In this piece

Is public service media doing enough to tackle misinformation?

BBC Monitoring (Screenshot: Alistair Coleman)

BBC Monitoring's team of misinformation experts gather for an editorial meeting on Zoom during the 2021 Lockdown. (Screengrab supplied by Alistair Coleman)

8th February 2021

In this piece

I lead a team at BBC Monitoring that specialises in spotting and investigating global misinformation. Every day, I’m astonished by my colleagues’ encyclopedic knowledge of the darker spaces of the internet, and ferocious determination to report the truth.  Since we started in 2018, the reach of the BBC has meant our investigations and fact checks have been seen by millions of people. But the Covid pandemic upped the ante. Bad information and baseless conspiracy theories ran rife. Accessing good quality information became an issue of public health. As we fought this deluge of disinformation, one question kept pressing me: is this work reaching everyone who needs it? 

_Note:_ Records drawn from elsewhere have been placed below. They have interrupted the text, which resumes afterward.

**/design/flow/design.v**
```verilog
module uart_rx (
	input wire baud_clk, rst,
	input wire rxd,
	output reg [7:0] data,
	output reg rdy,
	input wire ack
);
reg [5:0] smpl_cnt;
reg [2:0] samples;
reg [8:0] sr;
reg busy;
wire start_detected = ~samples[2];
wire one_detected = samples[1];
always @ (posedge baud_clk or posedge rst)
begin
	if (rst) begin
		samples <= 3'h7; smpl_cnt <= 0;
		busy <= 0; rdy <= 0; sr <= 0;
	end else begin
		if (ack)
			rdy <= 1'b0;
		samples <= {samples[1:0], rxd};
		if (start_detected)
			busy <= 1'b1;
		smpl_cnt <= busy ? smpl_cnt + 1'b1 : 5'd0;
		if (smpl_cnt[1:0] == 2'b11) begin
			sr <= {one_detected, sr[8:1]};
			if (smpl_cnt[5]) begin
				data <= sr[8:1]; rdy <= 1'b1; busy <= 1'b0;		
			end
		end
	end
end
endmodule
```
==> flow/run.sh <==
#!/bin/bash
# OpenROAD 26Q1-2900-gdf79404cd8, Yosys 0.63+post, stock flow scripts
make -C /OpenROAD-flow-scripts/flow DESIGN_CONFIG=/design/flow/config.mk WORK_HOME=/design/flow/orfs finish
==> flow/config.mk <==
export PLATFORM = sky130hd
export DESIGN_NAME = fifo
export DESIGN_NICKNAME = fifo
export VERILOG_FILES = /design/flow/design.v
export SDC_FILE = /design/flow/constraint.sdc
export NUM_CORES = 4
export LEC_CHECK = 1
export CORE_UTILIZATION = 40
==> flow/constraint.sdc <==
current_design fifo

set clk_period 5.6
set clk_io_pct 0.2

create_clock -name clk0 -period $clk_period [get_ports {rd_clk}]
create_clock -name clk1 -period $clk_period [get_ports {wr_clk}]

set non_clock_inputs [all_inputs -no_clocks]
set_input_delay [expr $clk_period * $clk_io_pct] -clock clk0 $non_clock_inputs
set_output_delay [expr $clk_period * $clk_io_pct] -clock clk0 [all_outputs]
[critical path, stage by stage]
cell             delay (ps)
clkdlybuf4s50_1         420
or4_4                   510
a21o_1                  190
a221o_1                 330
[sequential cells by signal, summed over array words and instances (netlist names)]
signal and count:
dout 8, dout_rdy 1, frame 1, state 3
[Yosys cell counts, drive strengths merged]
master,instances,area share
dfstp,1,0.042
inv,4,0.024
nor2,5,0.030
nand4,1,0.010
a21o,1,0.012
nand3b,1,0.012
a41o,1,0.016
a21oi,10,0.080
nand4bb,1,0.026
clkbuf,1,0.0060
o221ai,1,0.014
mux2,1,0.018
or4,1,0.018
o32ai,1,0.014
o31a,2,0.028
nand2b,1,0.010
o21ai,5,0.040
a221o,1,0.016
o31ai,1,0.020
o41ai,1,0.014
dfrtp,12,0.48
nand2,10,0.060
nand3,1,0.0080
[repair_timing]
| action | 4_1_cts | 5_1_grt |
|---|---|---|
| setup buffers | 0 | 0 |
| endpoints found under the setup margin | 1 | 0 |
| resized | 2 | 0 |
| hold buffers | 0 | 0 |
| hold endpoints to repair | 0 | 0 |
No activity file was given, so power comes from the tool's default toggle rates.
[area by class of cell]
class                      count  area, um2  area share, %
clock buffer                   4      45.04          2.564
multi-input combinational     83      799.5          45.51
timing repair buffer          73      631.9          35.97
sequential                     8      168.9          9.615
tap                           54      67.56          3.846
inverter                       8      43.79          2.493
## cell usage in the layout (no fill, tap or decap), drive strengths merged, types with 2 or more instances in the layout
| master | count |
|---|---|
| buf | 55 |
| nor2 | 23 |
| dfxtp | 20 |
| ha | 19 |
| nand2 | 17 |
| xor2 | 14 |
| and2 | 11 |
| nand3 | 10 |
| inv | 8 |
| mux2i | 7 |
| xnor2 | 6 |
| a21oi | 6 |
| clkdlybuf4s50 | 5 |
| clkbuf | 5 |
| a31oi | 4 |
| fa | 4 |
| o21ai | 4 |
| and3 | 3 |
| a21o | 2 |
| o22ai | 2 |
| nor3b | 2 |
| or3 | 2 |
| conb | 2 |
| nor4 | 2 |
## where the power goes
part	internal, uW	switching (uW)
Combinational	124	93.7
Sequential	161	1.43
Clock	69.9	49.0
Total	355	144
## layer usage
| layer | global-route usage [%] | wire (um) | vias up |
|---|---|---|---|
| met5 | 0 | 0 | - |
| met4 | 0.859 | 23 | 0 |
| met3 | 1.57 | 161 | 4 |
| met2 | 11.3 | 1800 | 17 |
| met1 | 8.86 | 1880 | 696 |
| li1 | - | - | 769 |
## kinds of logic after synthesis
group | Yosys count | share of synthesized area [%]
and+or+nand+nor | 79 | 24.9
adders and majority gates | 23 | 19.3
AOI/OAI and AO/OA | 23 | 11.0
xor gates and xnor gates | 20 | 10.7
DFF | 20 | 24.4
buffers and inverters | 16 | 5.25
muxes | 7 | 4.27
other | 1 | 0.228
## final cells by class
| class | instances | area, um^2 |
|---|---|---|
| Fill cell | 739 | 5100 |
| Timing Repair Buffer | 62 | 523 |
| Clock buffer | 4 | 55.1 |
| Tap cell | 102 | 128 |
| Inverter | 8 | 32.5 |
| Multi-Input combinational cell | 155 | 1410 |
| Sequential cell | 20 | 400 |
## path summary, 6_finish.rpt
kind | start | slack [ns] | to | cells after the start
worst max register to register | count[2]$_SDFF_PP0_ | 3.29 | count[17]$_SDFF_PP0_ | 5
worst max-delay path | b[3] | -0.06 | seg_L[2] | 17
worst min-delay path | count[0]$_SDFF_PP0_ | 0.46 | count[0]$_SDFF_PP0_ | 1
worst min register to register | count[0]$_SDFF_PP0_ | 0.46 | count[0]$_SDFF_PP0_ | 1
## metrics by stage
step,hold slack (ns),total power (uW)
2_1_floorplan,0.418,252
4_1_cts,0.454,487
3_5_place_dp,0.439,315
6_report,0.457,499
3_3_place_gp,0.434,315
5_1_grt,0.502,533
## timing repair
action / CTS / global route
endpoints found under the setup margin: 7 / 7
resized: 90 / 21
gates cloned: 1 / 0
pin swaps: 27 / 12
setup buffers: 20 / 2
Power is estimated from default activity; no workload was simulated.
==> flow/run.sh <==
#!/bin/bash
# OpenROAD 26Q1-2900-gdf79404cd8, Yosys 0.63+post, stock flow scripts
make -C /OpenROAD-flow-scripts/flow DESIGN_CONFIG=/design/flow/config.mk WORK_HOME=/design/flow/orfs finish
==> flow/config.mk <==
export PLATFORM = sky130hd
export DESIGN_NAME = CU
export DESIGN_NICKNAME = CU
export VERILOG_FILES = /design/flow/design.v
export SDC_FILE = /design/flow/constraint.sdc
export NUM_CORES = 4
export LEC_CHECK = 1
export CORE_UTILIZATION = 30
==> flow/constraint.sdc <==
current_design CU

set clk_period 3.9
set clk_io_pct 0.2

create_clock -name clk0 -period $clk_period [get_ports {clk}]

set non_clock_inputs [all_inputs -no_clocks]
set_input_delay [expr $clk_period * $clk_io_pct] -clock clk0 $non_clock_inputs
set_output_delay [expr $clk_period * $clk_io_pct] -clock clk0 [all_outputs]
### flow/run.sh
#!/bin/bash
# OpenROAD 26Q1-2900-gdf79404cd8, Yosys 0.63+post, stock flow scripts
make -C /OpenROAD-flow-scripts/flow DESIGN_CONFIG=/design/flow/config.mk WORK_HOME=/design/flow/orfs finish
### flow/config.mk
export PLATFORM = sky130hd
export DESIGN_NAME = divisor
export DESIGN_NICKNAME = divisor
export VERILOG_FILES = /design/flow/design.v
export SDC_FILE = /design/flow/constraint.sdc
export NUM_CORES = 4
export LEC_CHECK = 1
export CORE_AREA = 10 10 88 88
export DIE_AREA = 0 0 98 98
### flow/constraint.sdc
current_design divisor

set clk_period 3.6
set clk_io_pct 0.2

create_clock -name clk0 -period $clk_period [get_ports {clk}]

set non_clock_inputs [all_inputs -no_clocks]
set_input_delay [expr $clk_period * $clk_io_pct] -clock clk0 $non_clock_inputs
set_output_delay [expr $clk_period * $clk_io_pct] -clock clk0 [all_outputs]
### flow/design.v
`timescale 1ns / 1ps
module divisor(input init,
					input [3:0] divendo,
					input [3:0] divsor,
					input clk,
					output reg [3:0] cociente,
					output reg done
					);
reg [3:0] A, B;      
reg [3:0] n;		 
reg [2:0] status;
reg resta, reset;
reg contar;
wire count, error;
assign count = (B <= A)?1:0;
assign error = (B == 4'b0000)?1:0;
always @(negedge clk)begin
    if(reset) begin
		A = divendo[3:0];
		B = divsor[3:0];
		n = 0;
	end else if (resta) begin
			A = A - B;
	end
	if (contar && count) begin
			n = n + 1;
	end
end
always @(negedge clk) begin
	if (done) begin
	   if (error) begin
	       cociente = 4'b1110;  
	   end else begin
	       cociente = n;
	   end
	end
end
parameter START = 0, CHECK = 1,RESTA = 2, END = 3;
always @(posedge clk) begin
	case(status)
		START: begin
			resta <= 0;
			contar <= 0;
			if(init) begin
				done <= 0;
				reset <= 1;
				status <= CHECK;
			end
		end
		CHECK : begin
			resta <= 0;
			done <= 0;
			reset <= 0;
			if (error) begin
                contar <= 0;
				status <= END;
            end else if (count)begin
                contar <= 1;
				status <= RESTA;
			end else begin
			    contar <= 0;
				status <= END;
			end
		end
		RESTA: begin
			resta <= 1;
			contar <= 0;
			done <= 0;
			reset <= 0;
			status <= CHECK;
		end
		END: begin
			resta <= 0;
			contar <= 0;
			done <= 1;
			reset <= 0;
			status <= START;			
		end
		default: status <= START;
	endcase
end
endmodule
==> metrics.cfg <==
[floorplan]
die.size.x_um=98
num_io_pins=15
initial_utilization_pct=17.5
die-area_um2=9600
die-height_um=98
rows=28
core_region_area_um2=5920

[pwr]
leakagePower_nw=0.630
power_density_nw_per_um2=808
power_mw=1.18
vdd_drop_max_v=0.000194

[global_routing]
grt_pass1_wl_mm=3.02
first_global_vias=695
grt_start_max_net_pins=14
grt_use_total_pct=3.80
number_of_antenna_violations_at_the_first_check_in_global_routing=0
gr-total-overflow=0

[logic_synthesis]
synth_sequential_area_ratio_pct=59.8
yosys_cells=80
post_synth_inst_count=80
synth-warning-count=1
post_synth_num_cell_types=27
syn_avg_cell_area_um2=13.0
ys_area_um2=1040
ys_ff=22
synthesis.area_um2=1040

[clocking]
number_of_clock_sinks=22
ctsRootBufferMaster=clkbuf_8
cts_tree=done
clk_pin_slew_ns=0.08
clk-insertion-delay-late_ns=0.33
max-clock-path-buffers=2
cts_max_level=1
cts_made_buffers=3

[layout]
fraction_of_layout_instances_using_a_drive_strength_above_1_pct=21.7
n_fill_cell=607
area_growth_pct=40.7
finalInstanceArea_um2=1460

[setup_path]
cp_max_fo=3
worstSetupPathType=reg2reg
timing.critical_path.required_ns=3.63
critical_path.startpoint_type=register
endpoint_kind=register
crit_arrival_ns=3.62

[detailed_routing]
num_vias=677
route.detailed.wl_per_inst_um=9.39
vias_per_cell=3.47
route.final.wire_length_mm=1.83
drt_iter0_markers=1
drt_first_pass_iters=4
post_detailed_route_count_of_antenna_violating_nets=0
antenna_cells_inserted=0
detail_route.drc_violations=0

[place]
port-buffer-count=14
place_area_um2=1310
post-place-ws_ns=-0.0363
gp_weighted_congestion=0.732
place_hpwl_mm=1.40

[final_timing]
clock-skew-final_ns=0.0723
setup_violations=0
summed_negative_setup_slack_over_all_endpoints_ns=0
grt_setup_unrepaired=yes
layout_setup_ws_ns=0.0130
final-max-slew-violation-count=0
hold_slack_ns=0.505
final_hold_viol_count=0

[flow_run]
number_of_openroad_warnings=42
max-cap-violations=0

[hold_path]
hold_path.class=reg2reg

[run_status]
result_of_the_run=completed

==> cell usage after synthesis <==
cell | number | area [um^2]
a21oi_1 | 2 | 10.0
and2_1 | 2 | 12.5
and3_1 | 1 | 6.26
buf_2 | 1 | 5.00
conb_1 | 1 | 3.75
dfxtp_1 | 4 | 80.1
edfxtp_1 | 18 | 541
fa_1 | 1 | 20.0
ha_1 | 5 | 62.6
inv_1 | 7 | 26.3
mux2_2 | 1 | 11.3
mux2_4 | 1 | 15.0
mux2i_1 | 1 | 10.0
nand2_1 | 3 | 11.3
nand2_2 | 1 | 6.26
nand3_1 | 2 | 10.0
nor2_1 | 1 | 3.75
nor2b_1 | 9 | 56.3
nor3_1 | 1 | 5.00
nor4_4 | 1 | 21.3
o21a_1 | 2 | 15.0
o21ai_0 | 2 | 10.0
o21ai_2 | 1 | 8.76
o31ai_1 | 1 | 7.51
or2_2 | 4 | 25.0
or3_1 | 3 | 18.8
xnor2_1 | 4 | 35.0
==> metrics by stage <==
| step | std cells | util (%) |
|---|---|---|
| finish | 195 | 24.6 |
| detailed placement | 174 | 22.1 |
| CTS | 193 | 24.2 |
| floorplan | 81 | - |
| global placement | 174 | 22.1 |
| global route | 195 | 24.6 |
==> worst max-delay path: stages, from the launching register on <==
cell      delay [ns]
edfxtp_1        0.35
inv_1           0.07
ha_2            0.19
inv_2           0.04
fa_2            0.36
a21oi_2         0.12
o21ai_2         0.09
nor2b_4         0.14
and2_4          0.14
==> what timing repair did <==
item	4_1_cts	5_1_grt
setup buffers	0	2
gates resized	6	5
endpoints found under the setup margin	5	2
pin swaps	1	3
hold buffers	0	0
==> routing by layer <==
layer | part of all wire, % | vias to the layer above | global-route usage, %
met5 | 0 | - | 0
met3 | 9.1 | 2 | 1.99
li1 | - | 357 | -
met2 | 46 | 13 | 6.45
met1 | 44 | 305 | 4.21
met4 | 0.66 | 0 | 0.559
==> registers in the layout, indices dropped and copies added, names as in the netlist <==
register / flops
A: 4
B: 4
cociente: 4
n: 4
status: 2
contar: 1
done: 1
reset: 1
resta: 1
==> cell usage in the layout (no fill, tap or decap), types with 2 or more instances in the layout <==
cell,instances
nand2_1,3
clkbuf_8,3
or3_1,3
nand3_1,2
dfxtp_1,4
ha_1,4
inv_1,21
clkdlybuf4s50_1,10
dlygate4sd2_1,4
conb_1,2
xnor2_1,4
o21ai_0,2
o21a_1,2
nor2b_1,8
edfxtp_1,18
buf_4,7
or2_2,4
==> cells by family (layout without fill, tap and decap cells) <==
group	Yosys count	in the layout	synth area share, %
and+or+nand+nor	28	28	17.0
xor gates and xnor gates	4	4	3.38
buffers and inverters	8	47	3.02
DFF	22	22	59.8
AOI/OAI and AO/OA	8	8	4.95
adders and majority gates	6	6	7.96
other	1	2	0.362
muxes	3	3	3.50
==> layout make-up <==
type                    instances  area, um^2  share of cell area, %
clock buffers                   4        66.3                   4.55
clock inverters                16        60.1                   4.12
inverters                       6        22.5                   1.54
multi-input cells              51         408                   28.0
flip-flops and latches         22         621                   42.5
well taps                      75        93.8                   6.43
repair buffers                 21         188                   12.9
==> final timing paths <==
| path | from | endpoint | slack [ns] | cells after the start |
|---|---|---|---|---|
| hold / removal | n[1]$_DFF_N_ | cociente[1]$_SDFFCE_NP1P_ | 0.50 | 1 |
| setup reg to reg | A[0]$_DFFE_NP_ | contar$_SDFFCE_PP0P_ | 0.01 | 8 |
| setup / recovery | A[0]$_DFFE_NP_ | contar$_SDFFCE_PP0P_ | 0.01 | 8 |
| hold reg to reg | n[1]$_DFF_N_ | cociente[1]$_SDFFCE_NP1P_ | 0.50 | 1 |
==> where the power goes <==
group / switching, mW / internal, mW / total, mW
combinational: 0.187 / 0.250 / 0.437
clock: 0.120 / 0.144 / 0.264
sequential: 0.0653 / 0.413 / 0.478
Power figures rest on the tool's default switching activity, not on a simulated workload.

Like most news organisations, public service media tends towards a ‘top down’ approach, anticipating people will come to it for information. But as research from the Reuters Institute on Covid news reach shows, “less privileged parts of the population are significantly less likely to turn to news media than their more privileged counterparts”. 

Public service media organisations have an obligation to serve all audiences. If they are not coming to us,  we need to find ways of reaching them. 

In October 2020, as the second wave of Covid headed for the UK and another lockdown loomed, I started a fellowship at the Reuters Institute in Oxford to explore best practice around the world, and find practical ways of bridging that gap.  

I spoke to Maldita’s Clara Jiménez Cruz about going off-network to meet your audience, and creating an army of “disinformation warriors”. I heard from The Hindu’s Strategy and Digital Editor Sriram Srinivasan about their decades’ long experience of teaching journalistic values to young people with bespoke news products. I learned about strategically targeting audiences from the Bureau of Investigative Journalism’s Impact Editor, Miriam Wells - and the vital importance of honestly assessing what works. 

I looked at academic research around cognitive miserliness, truth default theory, and the decline of critical thinking skills among the UK’s young people, to see how our psychology and changing manner of information consumption can make us vulnerable to disinformation.

The result of my time at the institute is a paper summarising my recommendations for PSM organisations who want to take the lead in the fight against disinformation: move anti-misinformation efforts out of silos, make strategic use of your local networks, build communities, take lessons from the “bad guys” on how to make compelling content, and never forget to review your impact and adjust your approach.